What the task asks
For the data below, work out the number of lines containing the string "path" and answer with that number only.

Exercise input
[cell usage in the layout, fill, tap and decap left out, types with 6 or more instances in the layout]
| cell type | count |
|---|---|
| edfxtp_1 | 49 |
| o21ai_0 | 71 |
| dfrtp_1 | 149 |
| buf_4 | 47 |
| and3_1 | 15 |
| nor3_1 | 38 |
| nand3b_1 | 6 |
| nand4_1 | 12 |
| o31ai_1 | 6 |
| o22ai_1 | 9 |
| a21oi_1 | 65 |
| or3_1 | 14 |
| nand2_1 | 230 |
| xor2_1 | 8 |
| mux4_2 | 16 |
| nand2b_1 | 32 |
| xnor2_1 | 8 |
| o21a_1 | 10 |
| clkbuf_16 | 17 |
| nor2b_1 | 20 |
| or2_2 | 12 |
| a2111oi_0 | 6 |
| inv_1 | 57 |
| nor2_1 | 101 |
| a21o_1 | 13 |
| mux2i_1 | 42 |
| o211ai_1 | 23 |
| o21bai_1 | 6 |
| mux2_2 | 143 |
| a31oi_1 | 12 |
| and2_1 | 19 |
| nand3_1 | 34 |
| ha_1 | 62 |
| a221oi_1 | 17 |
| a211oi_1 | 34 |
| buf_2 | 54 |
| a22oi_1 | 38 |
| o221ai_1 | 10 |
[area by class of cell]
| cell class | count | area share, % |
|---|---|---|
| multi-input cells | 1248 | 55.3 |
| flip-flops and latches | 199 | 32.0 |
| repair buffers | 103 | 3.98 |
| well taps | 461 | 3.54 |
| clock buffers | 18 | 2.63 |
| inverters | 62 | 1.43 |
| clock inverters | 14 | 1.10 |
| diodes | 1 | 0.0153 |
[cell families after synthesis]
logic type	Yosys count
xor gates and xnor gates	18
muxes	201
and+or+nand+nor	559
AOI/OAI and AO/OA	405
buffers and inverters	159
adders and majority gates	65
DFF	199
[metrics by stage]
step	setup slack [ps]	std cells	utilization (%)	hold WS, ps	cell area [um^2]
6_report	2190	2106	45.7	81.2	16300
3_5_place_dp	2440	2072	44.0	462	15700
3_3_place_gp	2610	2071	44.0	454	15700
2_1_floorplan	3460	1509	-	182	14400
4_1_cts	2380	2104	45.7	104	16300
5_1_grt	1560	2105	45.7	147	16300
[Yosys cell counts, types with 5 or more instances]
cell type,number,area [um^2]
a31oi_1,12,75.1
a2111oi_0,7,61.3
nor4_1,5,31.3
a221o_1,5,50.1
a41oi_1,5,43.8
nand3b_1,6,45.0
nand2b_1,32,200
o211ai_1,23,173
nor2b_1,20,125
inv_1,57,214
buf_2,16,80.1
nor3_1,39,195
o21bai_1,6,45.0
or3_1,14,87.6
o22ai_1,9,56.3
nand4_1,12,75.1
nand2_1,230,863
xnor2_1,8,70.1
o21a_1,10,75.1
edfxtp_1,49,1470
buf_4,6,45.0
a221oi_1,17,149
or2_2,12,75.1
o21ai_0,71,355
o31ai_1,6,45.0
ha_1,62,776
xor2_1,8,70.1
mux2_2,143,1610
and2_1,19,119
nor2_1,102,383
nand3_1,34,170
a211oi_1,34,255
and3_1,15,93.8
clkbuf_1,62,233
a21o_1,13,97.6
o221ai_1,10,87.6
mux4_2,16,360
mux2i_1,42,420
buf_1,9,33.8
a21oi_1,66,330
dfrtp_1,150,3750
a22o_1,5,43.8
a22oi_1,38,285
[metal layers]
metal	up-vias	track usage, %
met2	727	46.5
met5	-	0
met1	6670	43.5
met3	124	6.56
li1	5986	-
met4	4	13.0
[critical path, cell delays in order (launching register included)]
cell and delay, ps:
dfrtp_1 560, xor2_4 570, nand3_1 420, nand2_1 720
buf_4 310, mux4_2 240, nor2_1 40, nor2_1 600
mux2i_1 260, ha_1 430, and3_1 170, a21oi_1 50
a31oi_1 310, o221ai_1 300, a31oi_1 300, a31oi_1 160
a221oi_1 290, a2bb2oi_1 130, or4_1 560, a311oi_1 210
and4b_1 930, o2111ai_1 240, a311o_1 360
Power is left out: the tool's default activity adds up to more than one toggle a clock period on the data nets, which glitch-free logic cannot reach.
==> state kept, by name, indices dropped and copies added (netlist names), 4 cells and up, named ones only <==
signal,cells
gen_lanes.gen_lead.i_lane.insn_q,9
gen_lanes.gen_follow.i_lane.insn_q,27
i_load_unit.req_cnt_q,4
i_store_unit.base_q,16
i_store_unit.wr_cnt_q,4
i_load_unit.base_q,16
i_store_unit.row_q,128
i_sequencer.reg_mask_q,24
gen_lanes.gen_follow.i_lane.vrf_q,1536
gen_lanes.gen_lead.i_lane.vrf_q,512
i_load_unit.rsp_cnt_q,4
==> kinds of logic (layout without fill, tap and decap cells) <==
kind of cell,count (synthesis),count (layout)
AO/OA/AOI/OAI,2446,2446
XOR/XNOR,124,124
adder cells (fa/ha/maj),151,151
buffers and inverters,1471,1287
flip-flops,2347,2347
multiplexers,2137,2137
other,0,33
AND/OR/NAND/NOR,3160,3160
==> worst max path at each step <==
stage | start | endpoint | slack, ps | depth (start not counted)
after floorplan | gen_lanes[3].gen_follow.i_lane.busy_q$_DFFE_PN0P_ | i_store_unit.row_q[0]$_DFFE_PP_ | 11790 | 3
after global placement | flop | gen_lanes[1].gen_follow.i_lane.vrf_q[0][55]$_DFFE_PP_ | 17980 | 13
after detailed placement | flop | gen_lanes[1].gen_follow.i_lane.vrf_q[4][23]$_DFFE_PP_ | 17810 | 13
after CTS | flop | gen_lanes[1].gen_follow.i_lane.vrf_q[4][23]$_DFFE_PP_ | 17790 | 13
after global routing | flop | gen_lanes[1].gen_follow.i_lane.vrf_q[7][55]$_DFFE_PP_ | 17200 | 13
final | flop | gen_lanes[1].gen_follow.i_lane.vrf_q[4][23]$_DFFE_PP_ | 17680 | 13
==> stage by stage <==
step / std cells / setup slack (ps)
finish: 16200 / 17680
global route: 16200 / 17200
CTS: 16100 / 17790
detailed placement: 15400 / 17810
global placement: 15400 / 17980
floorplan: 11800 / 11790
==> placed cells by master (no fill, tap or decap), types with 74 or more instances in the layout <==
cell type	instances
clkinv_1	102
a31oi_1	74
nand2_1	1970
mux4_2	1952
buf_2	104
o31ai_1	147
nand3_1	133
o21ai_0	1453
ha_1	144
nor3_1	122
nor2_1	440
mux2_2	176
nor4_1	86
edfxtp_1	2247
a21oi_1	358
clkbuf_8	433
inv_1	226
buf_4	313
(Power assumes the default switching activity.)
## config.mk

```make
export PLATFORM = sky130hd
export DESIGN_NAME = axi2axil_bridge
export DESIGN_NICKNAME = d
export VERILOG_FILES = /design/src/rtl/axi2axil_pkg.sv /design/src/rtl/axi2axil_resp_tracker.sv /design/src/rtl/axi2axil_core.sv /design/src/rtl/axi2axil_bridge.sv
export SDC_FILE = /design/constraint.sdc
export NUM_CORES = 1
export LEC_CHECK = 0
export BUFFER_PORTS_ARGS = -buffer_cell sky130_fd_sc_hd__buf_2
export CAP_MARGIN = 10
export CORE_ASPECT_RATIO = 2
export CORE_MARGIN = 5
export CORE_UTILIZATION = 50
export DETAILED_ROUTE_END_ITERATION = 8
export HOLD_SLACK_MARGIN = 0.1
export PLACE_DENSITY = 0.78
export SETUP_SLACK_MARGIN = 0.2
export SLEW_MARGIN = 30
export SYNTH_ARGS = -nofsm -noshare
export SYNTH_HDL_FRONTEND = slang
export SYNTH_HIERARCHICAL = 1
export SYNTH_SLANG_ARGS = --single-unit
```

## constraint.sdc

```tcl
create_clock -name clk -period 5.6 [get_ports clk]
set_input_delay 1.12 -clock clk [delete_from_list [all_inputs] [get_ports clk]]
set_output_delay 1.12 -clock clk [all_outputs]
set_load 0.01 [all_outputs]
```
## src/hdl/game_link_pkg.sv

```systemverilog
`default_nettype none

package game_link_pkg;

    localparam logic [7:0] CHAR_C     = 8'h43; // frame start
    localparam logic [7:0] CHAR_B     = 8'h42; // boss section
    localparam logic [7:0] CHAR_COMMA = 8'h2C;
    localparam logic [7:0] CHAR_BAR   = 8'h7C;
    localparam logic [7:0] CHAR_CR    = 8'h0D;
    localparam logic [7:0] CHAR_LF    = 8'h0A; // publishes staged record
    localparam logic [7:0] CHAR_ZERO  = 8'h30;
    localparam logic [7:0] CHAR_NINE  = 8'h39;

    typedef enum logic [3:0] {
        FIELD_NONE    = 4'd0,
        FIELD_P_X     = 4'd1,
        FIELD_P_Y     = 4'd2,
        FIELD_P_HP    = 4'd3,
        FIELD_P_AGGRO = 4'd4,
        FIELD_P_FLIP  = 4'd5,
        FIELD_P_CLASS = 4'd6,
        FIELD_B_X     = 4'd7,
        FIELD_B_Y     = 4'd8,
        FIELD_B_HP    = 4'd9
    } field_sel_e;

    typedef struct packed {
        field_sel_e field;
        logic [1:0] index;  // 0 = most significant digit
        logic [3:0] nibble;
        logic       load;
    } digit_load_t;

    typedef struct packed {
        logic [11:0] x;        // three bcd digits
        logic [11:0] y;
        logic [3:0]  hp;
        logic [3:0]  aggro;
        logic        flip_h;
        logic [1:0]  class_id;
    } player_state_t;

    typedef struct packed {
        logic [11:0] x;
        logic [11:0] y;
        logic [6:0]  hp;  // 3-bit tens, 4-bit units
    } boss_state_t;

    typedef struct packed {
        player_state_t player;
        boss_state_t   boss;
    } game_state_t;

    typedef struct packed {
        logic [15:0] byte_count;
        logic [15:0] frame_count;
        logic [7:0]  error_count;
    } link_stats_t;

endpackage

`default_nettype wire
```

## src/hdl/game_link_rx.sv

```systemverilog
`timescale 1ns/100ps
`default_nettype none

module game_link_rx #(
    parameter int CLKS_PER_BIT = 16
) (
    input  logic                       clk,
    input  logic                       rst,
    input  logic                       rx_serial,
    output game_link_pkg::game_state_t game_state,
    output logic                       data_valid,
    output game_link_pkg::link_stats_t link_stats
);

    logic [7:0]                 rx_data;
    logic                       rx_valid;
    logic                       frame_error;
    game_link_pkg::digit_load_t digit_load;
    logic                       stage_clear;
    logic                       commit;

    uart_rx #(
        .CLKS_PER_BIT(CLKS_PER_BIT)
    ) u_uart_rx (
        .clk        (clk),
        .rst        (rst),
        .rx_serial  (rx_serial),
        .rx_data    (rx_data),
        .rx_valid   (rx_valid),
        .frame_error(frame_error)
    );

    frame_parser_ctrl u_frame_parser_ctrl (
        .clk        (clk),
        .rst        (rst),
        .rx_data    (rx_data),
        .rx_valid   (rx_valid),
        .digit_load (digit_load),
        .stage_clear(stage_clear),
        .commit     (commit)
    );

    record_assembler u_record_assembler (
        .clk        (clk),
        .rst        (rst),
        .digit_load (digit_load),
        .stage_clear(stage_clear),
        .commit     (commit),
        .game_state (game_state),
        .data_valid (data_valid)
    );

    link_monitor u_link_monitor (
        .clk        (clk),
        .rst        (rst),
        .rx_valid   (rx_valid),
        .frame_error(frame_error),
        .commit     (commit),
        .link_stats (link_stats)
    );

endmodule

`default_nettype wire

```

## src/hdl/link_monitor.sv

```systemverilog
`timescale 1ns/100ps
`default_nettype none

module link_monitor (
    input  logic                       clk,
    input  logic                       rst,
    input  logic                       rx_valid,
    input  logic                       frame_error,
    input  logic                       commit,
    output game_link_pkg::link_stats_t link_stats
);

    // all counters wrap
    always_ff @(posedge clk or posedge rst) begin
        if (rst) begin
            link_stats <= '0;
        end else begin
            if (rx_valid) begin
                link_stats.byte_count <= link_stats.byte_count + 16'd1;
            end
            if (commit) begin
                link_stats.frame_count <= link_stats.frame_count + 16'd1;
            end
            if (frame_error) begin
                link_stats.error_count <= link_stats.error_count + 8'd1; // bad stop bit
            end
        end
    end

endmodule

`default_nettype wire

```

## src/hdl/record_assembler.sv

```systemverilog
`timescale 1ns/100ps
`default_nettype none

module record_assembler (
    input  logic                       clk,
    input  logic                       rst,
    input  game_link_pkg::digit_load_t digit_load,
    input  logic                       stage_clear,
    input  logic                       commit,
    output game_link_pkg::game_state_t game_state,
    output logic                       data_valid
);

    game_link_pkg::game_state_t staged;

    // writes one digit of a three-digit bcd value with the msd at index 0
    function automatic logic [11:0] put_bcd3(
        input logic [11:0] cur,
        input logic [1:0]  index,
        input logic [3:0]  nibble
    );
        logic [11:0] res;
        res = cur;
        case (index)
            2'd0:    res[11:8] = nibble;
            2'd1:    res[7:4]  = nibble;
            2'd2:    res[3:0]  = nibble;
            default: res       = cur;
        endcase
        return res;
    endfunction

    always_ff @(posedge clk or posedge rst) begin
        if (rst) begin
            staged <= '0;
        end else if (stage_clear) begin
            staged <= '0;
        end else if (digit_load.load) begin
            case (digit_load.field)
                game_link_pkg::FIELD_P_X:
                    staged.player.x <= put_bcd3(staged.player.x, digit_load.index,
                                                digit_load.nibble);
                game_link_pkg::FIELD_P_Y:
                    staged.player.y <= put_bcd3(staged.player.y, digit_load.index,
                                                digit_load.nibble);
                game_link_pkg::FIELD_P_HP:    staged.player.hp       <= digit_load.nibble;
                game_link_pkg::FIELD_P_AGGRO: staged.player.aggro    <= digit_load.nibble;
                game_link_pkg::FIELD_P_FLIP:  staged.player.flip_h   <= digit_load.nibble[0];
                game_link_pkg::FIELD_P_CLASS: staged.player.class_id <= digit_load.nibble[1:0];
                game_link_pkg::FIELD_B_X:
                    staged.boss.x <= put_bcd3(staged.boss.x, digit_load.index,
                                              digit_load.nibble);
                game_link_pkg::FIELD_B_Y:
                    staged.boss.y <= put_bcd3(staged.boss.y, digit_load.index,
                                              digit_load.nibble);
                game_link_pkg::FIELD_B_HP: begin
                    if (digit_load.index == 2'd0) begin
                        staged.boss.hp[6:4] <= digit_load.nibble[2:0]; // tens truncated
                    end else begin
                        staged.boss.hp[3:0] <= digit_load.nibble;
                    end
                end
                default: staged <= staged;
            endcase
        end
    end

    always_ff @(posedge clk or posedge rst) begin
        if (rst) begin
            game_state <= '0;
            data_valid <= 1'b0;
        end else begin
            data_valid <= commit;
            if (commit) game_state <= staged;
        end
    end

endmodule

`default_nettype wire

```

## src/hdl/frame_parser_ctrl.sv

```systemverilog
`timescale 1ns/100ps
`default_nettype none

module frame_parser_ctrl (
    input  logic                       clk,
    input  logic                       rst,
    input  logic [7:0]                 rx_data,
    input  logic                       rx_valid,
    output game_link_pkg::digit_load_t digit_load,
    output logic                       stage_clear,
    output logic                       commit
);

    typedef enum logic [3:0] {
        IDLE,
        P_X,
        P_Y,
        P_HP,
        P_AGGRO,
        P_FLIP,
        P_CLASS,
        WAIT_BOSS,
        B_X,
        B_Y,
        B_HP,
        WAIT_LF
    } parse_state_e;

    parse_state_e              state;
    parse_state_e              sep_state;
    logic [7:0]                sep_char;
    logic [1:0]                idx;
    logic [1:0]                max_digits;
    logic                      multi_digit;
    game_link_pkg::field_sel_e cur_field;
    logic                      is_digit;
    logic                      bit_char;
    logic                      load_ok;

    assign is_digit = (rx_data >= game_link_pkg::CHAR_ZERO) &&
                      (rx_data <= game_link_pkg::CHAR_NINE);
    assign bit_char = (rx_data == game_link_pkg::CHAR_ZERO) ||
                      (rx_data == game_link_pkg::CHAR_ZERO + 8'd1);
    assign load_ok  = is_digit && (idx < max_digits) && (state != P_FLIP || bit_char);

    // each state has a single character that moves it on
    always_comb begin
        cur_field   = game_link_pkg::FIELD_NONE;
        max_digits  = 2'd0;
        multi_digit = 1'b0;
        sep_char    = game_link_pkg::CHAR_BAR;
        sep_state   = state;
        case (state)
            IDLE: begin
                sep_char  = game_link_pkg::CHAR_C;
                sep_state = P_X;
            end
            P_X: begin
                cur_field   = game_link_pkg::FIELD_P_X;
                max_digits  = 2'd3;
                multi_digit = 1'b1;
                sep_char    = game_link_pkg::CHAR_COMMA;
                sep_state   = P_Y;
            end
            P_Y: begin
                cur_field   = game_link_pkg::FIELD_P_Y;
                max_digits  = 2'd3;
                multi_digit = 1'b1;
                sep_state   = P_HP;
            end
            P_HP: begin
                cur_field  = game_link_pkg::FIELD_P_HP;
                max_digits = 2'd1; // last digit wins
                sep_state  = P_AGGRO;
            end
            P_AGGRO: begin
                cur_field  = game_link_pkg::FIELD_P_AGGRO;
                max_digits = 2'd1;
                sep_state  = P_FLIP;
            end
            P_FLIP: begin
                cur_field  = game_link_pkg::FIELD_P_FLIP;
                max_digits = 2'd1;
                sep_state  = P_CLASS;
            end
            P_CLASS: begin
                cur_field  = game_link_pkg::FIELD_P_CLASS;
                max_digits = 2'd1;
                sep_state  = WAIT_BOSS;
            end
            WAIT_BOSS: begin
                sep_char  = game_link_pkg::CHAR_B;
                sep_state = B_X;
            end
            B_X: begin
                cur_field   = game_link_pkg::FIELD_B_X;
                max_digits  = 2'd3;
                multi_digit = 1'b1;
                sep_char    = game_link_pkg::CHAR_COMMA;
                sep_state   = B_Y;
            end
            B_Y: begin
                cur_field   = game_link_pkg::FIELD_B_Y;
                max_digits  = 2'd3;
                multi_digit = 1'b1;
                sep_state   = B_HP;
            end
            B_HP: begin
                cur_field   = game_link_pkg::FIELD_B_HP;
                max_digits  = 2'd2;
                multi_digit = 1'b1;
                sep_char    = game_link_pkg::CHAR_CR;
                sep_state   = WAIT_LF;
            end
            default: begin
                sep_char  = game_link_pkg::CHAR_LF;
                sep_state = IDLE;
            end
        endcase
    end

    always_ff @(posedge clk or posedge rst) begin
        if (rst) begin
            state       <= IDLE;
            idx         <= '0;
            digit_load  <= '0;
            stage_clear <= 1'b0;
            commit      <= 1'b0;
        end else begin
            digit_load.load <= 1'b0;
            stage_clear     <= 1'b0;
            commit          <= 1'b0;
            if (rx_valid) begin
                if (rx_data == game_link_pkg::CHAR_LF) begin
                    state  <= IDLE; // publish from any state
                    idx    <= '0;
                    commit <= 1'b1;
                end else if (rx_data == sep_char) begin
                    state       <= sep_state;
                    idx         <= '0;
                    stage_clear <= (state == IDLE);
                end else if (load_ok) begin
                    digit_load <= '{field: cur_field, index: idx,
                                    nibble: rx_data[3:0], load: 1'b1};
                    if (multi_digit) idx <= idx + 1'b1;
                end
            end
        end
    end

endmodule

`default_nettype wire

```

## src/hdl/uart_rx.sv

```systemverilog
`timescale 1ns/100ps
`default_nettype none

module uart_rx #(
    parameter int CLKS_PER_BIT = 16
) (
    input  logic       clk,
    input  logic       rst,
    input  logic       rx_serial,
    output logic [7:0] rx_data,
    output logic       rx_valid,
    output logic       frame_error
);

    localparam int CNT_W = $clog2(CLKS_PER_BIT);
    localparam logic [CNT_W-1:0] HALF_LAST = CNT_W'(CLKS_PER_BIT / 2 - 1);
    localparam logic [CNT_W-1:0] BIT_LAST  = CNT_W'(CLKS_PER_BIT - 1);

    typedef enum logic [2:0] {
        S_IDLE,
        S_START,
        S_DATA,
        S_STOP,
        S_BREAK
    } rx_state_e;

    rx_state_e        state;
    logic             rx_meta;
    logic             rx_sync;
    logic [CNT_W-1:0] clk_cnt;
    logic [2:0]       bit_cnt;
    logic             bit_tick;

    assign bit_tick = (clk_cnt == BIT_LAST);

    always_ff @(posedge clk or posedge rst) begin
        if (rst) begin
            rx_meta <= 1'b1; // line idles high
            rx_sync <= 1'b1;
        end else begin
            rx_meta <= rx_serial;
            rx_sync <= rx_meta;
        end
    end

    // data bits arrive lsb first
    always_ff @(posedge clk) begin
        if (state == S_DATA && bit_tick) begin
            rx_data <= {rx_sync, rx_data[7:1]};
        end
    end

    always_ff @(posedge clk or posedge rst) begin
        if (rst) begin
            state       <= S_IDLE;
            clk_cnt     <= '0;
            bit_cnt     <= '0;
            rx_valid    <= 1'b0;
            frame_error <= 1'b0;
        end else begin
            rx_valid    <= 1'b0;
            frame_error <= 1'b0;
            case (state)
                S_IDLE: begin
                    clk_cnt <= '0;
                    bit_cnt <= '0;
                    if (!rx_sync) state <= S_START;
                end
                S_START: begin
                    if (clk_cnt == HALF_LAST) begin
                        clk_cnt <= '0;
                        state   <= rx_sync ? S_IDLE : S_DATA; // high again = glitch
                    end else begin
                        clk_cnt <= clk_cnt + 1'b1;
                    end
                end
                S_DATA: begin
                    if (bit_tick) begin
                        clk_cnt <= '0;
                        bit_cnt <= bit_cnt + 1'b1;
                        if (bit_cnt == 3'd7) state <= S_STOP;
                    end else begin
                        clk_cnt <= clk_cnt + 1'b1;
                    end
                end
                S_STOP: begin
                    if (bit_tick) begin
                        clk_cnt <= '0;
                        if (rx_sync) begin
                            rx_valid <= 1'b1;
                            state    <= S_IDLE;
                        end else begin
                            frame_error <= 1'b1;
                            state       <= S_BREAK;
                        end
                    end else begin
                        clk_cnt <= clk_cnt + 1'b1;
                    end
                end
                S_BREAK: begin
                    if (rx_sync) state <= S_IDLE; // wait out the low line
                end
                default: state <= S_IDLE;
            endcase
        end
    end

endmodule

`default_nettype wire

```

Finished exercise
2